• What is expected: In the entries that follow, the lines from the one with "m = MEM_AW'(4'h3);" through the one with "endfunction" are the ones to write out, exactly and with both ends included. Nothing else should appear.

• Collected data:
--- START ---

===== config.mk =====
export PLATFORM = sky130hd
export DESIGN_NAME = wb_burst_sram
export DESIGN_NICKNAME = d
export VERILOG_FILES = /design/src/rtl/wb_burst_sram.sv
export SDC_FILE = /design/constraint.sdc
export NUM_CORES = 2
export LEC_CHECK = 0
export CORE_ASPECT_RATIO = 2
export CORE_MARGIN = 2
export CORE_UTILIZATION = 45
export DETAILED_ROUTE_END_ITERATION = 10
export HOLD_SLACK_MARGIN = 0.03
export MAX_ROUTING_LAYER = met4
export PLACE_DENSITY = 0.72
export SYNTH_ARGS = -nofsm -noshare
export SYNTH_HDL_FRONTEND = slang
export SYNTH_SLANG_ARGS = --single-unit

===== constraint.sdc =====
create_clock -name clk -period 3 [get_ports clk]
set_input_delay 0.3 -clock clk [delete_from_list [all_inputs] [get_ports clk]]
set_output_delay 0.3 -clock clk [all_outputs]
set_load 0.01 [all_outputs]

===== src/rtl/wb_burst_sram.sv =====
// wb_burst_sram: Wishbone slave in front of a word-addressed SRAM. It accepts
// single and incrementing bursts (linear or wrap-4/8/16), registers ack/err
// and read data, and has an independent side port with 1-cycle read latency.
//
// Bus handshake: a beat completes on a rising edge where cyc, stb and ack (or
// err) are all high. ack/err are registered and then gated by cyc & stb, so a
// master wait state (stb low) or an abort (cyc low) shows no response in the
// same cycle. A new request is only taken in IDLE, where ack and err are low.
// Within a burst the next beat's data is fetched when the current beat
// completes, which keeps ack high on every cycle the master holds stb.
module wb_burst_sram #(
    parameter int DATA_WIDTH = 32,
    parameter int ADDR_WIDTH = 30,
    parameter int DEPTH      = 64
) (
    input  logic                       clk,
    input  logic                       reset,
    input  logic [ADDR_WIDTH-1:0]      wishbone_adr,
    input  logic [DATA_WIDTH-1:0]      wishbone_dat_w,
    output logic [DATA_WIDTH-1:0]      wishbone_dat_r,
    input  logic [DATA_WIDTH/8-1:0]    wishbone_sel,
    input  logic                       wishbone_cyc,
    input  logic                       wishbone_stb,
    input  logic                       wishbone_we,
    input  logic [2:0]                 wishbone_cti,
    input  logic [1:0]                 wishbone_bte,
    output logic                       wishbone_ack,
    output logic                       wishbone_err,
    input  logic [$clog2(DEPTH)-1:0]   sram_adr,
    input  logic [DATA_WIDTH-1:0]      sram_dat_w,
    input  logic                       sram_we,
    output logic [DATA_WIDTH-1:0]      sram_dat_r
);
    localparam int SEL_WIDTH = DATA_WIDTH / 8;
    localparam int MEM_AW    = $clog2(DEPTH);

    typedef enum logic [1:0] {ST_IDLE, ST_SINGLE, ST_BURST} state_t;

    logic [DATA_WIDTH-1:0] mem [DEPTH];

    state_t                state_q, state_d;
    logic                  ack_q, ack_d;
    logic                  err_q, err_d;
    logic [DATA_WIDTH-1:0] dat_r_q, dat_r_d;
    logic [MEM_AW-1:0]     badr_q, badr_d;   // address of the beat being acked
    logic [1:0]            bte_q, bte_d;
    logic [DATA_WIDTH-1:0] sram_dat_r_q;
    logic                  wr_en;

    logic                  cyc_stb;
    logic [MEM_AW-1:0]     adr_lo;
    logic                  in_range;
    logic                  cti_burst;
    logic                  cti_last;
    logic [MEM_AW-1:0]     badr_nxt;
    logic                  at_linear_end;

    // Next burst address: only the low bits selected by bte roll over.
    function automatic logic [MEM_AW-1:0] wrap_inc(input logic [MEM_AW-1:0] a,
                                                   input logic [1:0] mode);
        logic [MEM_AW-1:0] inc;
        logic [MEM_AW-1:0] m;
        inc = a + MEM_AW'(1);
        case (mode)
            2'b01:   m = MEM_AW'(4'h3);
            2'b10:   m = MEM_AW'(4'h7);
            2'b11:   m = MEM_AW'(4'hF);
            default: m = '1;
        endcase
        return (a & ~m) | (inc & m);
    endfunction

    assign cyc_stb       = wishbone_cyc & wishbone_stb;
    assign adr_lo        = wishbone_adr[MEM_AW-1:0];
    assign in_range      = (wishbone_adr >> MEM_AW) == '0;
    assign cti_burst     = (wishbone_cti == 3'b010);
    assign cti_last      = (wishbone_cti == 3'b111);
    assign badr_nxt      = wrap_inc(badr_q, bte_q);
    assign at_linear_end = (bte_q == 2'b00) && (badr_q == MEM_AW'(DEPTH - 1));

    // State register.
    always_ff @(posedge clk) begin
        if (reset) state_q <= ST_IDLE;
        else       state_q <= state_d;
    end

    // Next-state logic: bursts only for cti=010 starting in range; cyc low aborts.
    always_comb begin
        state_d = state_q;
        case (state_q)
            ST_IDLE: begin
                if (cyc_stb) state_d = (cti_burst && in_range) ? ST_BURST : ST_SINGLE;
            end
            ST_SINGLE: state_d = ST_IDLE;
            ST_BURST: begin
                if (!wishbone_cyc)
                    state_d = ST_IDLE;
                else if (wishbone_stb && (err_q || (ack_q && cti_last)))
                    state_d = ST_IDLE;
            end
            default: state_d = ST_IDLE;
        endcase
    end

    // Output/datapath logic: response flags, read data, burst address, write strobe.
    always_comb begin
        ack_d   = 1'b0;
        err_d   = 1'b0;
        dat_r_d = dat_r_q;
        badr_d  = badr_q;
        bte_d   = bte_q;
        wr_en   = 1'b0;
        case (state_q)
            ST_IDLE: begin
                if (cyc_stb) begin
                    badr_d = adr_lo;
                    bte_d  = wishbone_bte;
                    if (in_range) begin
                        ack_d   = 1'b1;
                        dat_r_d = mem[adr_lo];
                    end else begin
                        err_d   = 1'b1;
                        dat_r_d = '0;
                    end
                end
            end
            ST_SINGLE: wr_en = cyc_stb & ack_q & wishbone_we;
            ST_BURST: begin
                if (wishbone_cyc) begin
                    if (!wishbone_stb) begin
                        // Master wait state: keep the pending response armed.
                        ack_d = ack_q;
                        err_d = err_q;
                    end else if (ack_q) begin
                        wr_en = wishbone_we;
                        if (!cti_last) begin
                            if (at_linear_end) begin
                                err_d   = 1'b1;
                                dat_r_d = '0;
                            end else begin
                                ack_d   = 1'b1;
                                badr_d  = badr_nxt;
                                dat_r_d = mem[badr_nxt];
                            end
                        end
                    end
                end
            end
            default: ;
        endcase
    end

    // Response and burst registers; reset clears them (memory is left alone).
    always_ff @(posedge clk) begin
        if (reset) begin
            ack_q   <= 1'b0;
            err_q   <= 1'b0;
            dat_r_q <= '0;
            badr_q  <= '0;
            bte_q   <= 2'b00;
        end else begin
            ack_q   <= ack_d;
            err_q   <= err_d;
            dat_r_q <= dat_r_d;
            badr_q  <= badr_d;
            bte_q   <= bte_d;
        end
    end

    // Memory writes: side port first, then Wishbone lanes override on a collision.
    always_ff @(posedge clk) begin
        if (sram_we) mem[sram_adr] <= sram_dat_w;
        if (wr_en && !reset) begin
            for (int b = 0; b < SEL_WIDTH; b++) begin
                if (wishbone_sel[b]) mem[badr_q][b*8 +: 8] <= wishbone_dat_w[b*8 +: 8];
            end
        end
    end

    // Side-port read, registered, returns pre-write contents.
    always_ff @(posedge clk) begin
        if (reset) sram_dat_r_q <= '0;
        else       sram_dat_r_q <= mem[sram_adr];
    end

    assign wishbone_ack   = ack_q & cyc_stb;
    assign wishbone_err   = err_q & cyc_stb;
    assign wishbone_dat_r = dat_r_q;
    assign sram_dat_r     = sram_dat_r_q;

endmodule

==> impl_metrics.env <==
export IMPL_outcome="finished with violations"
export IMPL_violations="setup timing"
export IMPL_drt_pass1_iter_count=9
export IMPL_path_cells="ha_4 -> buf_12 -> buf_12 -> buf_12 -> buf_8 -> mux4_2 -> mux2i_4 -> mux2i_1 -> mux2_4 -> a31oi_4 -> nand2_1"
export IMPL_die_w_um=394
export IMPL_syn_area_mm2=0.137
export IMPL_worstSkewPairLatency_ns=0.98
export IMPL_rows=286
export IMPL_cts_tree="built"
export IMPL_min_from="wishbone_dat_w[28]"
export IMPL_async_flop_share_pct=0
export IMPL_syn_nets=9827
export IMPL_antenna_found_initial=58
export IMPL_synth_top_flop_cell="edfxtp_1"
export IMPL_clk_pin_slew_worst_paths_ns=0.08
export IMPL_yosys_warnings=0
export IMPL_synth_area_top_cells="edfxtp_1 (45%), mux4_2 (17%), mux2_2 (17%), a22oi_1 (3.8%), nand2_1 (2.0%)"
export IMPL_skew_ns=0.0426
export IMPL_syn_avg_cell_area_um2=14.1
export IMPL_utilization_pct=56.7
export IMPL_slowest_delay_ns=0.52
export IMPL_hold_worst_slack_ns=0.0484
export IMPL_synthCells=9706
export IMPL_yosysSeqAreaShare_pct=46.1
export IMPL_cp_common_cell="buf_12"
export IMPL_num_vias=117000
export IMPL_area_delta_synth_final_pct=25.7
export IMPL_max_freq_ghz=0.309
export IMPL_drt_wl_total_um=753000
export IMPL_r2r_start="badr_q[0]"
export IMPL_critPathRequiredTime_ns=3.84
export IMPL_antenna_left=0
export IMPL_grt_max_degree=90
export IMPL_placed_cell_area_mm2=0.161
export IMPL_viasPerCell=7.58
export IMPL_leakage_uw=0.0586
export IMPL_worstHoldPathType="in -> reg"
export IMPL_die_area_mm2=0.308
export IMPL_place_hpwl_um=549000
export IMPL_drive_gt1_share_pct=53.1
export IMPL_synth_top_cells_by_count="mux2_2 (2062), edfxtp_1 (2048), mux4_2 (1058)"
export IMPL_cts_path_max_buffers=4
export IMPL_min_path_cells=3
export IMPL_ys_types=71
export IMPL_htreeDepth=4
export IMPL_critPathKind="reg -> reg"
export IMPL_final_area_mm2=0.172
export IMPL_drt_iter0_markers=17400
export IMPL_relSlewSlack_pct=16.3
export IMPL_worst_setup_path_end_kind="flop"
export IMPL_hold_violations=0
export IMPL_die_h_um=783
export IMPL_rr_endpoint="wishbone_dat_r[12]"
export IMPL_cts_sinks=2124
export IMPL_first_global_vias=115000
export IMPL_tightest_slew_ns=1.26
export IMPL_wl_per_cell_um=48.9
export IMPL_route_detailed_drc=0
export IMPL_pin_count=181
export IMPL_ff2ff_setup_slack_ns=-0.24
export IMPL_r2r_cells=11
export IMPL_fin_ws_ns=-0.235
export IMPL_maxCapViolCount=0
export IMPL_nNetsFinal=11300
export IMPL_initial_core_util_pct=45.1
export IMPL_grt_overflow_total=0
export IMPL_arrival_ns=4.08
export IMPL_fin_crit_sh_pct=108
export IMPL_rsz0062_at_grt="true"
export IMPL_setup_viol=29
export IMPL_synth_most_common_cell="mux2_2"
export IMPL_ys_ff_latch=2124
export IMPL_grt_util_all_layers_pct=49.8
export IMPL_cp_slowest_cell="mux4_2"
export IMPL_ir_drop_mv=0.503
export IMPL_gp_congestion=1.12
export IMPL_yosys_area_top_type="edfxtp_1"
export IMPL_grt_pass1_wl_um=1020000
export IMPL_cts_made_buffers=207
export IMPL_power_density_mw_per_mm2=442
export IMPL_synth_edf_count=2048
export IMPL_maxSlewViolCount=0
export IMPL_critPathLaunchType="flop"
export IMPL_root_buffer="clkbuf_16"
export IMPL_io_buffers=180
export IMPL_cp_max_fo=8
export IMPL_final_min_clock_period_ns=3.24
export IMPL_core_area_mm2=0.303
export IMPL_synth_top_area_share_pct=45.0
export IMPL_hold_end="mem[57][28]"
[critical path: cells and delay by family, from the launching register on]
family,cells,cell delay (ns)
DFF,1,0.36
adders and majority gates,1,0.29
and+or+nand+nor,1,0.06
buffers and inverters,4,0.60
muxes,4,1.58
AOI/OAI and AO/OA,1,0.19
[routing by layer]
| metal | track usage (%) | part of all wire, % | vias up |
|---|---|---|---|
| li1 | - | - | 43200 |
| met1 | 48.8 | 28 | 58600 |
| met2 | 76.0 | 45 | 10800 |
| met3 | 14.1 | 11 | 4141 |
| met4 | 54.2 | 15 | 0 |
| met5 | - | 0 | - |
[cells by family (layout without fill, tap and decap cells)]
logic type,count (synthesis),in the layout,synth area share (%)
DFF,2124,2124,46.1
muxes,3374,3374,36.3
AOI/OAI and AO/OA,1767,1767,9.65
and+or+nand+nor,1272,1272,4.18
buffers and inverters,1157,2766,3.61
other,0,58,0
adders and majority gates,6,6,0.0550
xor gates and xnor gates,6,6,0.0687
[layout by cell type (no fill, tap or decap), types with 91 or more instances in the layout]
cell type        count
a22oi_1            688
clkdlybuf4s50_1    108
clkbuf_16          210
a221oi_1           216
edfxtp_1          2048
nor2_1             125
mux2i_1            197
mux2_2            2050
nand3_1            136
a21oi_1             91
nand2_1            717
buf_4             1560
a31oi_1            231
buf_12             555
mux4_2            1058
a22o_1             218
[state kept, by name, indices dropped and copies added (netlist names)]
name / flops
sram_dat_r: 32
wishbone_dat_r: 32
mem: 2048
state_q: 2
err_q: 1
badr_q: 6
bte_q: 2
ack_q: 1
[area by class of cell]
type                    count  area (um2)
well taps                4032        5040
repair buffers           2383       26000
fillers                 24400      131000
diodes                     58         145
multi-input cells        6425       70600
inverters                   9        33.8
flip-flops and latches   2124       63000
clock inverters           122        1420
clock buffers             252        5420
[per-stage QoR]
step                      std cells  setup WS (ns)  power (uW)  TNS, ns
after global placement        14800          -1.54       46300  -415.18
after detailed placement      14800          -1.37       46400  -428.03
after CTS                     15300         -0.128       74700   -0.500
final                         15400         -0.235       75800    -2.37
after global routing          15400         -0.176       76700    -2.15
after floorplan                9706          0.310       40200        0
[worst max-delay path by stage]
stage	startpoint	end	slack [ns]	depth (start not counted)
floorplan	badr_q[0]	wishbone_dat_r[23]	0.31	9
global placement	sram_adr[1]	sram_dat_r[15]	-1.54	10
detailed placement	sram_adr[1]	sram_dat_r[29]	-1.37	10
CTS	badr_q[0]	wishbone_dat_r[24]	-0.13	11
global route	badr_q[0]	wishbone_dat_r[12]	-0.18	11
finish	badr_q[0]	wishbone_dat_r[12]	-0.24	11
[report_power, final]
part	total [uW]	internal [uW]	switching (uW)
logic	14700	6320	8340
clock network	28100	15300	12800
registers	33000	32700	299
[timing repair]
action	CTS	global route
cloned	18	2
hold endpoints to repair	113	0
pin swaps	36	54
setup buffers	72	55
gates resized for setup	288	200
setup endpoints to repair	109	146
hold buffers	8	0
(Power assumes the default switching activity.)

--- END ---
--- START ---

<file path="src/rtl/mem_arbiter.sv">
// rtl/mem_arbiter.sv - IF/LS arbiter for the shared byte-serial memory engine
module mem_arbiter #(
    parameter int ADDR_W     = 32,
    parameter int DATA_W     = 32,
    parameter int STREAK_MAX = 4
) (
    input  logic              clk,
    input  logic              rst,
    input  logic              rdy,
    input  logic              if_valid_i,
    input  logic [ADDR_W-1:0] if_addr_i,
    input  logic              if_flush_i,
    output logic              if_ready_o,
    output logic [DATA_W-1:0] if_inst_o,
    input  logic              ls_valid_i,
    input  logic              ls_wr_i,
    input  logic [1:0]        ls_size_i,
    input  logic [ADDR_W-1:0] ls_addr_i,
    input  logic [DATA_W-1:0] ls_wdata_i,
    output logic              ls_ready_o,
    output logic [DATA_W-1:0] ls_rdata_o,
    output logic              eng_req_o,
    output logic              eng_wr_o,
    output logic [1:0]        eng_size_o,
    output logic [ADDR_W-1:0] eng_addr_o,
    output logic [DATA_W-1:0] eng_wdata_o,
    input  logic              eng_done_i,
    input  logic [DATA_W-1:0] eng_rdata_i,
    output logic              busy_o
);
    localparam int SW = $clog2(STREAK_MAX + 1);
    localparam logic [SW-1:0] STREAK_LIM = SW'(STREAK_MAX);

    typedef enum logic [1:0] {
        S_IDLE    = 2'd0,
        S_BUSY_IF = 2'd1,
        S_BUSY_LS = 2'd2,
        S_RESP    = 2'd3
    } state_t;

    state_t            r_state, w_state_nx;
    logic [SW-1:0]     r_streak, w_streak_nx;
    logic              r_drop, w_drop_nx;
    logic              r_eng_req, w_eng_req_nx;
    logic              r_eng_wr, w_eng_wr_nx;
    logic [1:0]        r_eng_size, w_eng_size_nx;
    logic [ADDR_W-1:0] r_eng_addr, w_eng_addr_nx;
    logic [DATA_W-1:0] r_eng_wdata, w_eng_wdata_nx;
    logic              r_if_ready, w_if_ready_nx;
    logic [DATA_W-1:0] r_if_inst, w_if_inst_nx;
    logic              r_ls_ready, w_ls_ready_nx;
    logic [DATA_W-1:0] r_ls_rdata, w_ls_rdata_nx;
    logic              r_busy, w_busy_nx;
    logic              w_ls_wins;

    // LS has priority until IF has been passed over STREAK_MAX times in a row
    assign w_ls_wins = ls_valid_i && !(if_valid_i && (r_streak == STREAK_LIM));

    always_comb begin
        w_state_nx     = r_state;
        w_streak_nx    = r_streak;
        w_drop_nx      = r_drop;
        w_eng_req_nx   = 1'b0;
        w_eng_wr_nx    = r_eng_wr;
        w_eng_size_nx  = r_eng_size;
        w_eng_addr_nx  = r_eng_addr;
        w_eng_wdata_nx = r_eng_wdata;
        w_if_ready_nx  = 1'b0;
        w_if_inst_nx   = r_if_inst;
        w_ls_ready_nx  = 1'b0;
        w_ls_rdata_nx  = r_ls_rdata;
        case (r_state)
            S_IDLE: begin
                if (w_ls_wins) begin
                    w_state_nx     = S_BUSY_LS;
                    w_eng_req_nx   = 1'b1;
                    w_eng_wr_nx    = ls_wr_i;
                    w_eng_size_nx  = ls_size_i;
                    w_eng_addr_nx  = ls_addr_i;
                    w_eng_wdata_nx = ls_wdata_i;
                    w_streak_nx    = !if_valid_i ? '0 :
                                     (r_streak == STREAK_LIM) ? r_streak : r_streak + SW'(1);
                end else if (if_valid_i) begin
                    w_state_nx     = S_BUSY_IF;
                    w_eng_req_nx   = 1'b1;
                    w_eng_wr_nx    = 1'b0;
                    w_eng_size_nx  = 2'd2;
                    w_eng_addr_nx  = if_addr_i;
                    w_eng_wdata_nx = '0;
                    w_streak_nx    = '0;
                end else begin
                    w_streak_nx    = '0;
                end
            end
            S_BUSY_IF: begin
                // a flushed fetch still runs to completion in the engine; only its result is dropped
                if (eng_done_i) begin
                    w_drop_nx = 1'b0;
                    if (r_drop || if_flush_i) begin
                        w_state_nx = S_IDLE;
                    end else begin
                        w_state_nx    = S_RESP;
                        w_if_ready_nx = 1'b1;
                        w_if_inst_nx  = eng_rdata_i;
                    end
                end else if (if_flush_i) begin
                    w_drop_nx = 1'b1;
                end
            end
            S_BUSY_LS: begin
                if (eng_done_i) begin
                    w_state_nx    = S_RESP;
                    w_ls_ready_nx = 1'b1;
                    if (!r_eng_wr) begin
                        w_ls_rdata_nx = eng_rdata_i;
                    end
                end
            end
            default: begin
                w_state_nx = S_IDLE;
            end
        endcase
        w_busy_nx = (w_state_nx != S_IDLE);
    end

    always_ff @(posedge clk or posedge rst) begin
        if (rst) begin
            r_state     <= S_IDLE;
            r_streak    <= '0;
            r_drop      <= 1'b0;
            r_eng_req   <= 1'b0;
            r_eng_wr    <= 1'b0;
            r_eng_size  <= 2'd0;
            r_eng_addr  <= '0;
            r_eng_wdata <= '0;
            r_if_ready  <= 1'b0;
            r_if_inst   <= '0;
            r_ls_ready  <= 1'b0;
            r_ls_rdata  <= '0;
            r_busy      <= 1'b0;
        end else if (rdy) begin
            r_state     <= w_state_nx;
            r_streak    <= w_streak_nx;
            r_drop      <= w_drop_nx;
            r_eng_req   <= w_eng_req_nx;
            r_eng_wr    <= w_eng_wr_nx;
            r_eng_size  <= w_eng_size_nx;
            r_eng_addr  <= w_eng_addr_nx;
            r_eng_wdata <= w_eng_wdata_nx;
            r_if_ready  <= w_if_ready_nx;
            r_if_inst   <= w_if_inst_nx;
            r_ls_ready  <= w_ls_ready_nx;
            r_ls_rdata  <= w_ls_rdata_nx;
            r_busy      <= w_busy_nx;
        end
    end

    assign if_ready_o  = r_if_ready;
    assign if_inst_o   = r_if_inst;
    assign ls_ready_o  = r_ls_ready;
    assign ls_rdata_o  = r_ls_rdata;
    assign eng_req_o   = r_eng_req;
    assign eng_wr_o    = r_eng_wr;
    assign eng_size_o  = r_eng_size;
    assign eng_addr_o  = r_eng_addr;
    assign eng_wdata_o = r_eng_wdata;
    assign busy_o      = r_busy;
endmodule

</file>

--- END ---

• Expected answer:
            2'b01:   m = MEM_AW'(4'h3);
            2'b10:   m = MEM_AW'(4'h7);
            2'b11:   m = MEM_AW'(4'hF);
            default: m = '1;
        endcase
        return (a & ~m) | (inc & m);
    endfunction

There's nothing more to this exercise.